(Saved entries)
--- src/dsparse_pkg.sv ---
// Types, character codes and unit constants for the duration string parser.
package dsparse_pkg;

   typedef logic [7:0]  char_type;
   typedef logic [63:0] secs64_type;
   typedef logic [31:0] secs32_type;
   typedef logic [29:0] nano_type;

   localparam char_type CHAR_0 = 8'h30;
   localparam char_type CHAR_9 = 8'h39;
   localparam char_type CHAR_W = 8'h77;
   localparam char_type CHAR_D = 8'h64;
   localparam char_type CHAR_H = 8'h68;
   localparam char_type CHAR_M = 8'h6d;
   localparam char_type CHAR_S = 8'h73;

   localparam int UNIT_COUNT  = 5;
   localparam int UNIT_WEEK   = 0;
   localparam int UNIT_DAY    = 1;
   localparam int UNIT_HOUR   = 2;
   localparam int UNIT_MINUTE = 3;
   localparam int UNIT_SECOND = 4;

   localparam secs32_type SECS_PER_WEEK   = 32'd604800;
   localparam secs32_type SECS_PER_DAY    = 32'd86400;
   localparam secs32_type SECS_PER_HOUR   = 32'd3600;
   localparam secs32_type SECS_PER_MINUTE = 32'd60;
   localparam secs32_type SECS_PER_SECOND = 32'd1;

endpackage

* * *

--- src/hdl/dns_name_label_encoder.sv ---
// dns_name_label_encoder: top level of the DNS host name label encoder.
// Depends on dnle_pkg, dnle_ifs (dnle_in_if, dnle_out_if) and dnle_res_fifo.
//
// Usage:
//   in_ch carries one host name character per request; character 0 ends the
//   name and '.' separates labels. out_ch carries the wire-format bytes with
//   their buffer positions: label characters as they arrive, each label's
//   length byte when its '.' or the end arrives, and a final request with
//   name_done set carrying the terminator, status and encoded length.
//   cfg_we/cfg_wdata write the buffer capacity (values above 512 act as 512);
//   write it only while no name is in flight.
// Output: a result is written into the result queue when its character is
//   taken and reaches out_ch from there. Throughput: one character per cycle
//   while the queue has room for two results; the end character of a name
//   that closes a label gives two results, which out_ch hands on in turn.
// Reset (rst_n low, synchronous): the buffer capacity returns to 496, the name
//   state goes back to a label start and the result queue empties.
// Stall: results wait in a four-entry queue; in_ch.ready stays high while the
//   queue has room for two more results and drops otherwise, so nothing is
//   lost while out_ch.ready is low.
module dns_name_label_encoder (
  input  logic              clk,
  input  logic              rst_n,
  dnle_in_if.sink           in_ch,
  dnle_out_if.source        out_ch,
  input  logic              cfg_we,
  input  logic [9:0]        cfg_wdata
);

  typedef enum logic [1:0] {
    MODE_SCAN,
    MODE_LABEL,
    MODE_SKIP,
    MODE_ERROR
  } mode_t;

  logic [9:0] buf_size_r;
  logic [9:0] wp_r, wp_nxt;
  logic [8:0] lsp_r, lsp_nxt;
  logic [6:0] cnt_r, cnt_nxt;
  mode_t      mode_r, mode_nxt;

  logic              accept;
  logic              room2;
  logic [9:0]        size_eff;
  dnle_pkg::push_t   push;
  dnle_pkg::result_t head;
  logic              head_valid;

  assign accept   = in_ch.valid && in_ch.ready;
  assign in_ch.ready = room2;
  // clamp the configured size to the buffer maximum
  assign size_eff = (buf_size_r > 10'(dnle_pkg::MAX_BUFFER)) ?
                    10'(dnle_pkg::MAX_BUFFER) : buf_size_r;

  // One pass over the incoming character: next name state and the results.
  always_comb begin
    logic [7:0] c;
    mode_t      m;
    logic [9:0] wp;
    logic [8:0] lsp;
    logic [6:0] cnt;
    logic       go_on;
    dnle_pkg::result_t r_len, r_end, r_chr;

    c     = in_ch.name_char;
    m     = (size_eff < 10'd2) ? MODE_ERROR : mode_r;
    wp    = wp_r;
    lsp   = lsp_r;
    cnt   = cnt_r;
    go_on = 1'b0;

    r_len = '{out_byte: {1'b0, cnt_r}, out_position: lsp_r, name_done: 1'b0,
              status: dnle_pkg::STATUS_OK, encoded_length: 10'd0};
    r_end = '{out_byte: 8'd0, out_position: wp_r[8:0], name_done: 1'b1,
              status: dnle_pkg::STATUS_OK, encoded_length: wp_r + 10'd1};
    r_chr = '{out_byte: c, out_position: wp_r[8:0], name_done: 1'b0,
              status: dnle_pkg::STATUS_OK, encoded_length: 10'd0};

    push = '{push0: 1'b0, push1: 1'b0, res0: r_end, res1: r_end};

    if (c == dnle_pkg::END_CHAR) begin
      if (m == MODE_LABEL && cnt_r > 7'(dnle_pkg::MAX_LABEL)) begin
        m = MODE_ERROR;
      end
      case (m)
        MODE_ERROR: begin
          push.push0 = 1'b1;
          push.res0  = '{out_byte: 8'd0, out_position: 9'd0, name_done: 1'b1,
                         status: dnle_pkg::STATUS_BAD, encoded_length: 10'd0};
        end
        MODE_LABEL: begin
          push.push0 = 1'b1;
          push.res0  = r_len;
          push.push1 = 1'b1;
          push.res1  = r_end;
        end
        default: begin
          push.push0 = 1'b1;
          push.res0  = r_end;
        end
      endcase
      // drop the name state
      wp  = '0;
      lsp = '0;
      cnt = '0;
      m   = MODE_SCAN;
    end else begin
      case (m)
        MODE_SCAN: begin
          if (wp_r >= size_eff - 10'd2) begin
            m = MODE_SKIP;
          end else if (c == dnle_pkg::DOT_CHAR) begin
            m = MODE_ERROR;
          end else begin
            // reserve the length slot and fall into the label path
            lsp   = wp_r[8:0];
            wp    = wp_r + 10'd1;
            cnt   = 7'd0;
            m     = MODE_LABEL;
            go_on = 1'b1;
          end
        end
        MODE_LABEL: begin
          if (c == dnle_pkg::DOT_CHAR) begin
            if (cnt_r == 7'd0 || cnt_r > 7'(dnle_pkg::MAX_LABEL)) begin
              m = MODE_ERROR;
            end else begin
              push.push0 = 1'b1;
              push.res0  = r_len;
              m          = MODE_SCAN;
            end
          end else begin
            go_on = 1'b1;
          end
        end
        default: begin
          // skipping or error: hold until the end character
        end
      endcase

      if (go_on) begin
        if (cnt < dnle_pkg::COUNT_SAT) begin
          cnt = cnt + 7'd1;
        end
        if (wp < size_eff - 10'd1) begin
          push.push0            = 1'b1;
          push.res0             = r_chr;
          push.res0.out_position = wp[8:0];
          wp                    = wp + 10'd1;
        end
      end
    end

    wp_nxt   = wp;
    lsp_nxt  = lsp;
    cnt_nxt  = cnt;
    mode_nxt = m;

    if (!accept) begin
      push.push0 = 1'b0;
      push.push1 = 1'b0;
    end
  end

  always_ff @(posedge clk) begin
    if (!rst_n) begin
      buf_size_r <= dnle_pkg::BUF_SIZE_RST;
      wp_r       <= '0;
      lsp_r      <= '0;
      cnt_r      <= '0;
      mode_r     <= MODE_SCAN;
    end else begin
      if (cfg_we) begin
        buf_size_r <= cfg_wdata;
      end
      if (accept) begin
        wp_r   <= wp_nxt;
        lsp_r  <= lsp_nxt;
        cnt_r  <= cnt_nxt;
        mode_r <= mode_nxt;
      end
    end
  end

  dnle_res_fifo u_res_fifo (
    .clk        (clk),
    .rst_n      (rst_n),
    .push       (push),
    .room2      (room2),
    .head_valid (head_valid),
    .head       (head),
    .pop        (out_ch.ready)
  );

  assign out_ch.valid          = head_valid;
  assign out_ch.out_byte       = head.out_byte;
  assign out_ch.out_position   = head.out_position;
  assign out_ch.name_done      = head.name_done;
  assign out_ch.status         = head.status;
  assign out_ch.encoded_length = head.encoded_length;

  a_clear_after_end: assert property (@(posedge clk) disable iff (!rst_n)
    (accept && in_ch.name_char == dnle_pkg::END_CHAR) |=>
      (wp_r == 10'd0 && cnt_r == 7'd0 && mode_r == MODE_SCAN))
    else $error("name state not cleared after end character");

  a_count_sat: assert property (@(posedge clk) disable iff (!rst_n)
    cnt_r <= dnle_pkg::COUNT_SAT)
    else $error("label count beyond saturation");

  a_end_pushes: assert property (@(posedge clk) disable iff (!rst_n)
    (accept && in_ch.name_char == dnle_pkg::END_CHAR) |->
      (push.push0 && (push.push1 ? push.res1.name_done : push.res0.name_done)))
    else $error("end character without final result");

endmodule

** What the exercise asks **
Your answer should be the lines above from the one containing "logic [9:0] buf_size_r;" through the one containing "dnle_pkg::result_t head;", copied exactly and with both ends kept.

** Answer to the problem **
  logic [9:0] buf_size_r;
  logic [9:0] wp_r, wp_nxt;
  logic [8:0] lsp_r, lsp_nxt;
  logic [6:0] cnt_r, cnt_nxt;
  mode_t      mode_r, mode_nxt;

  logic              accept;
  logic              room2;
  logic [9:0]        size_eff;
  dnle_pkg::push_t   push;
  dnle_pkg::result_t head;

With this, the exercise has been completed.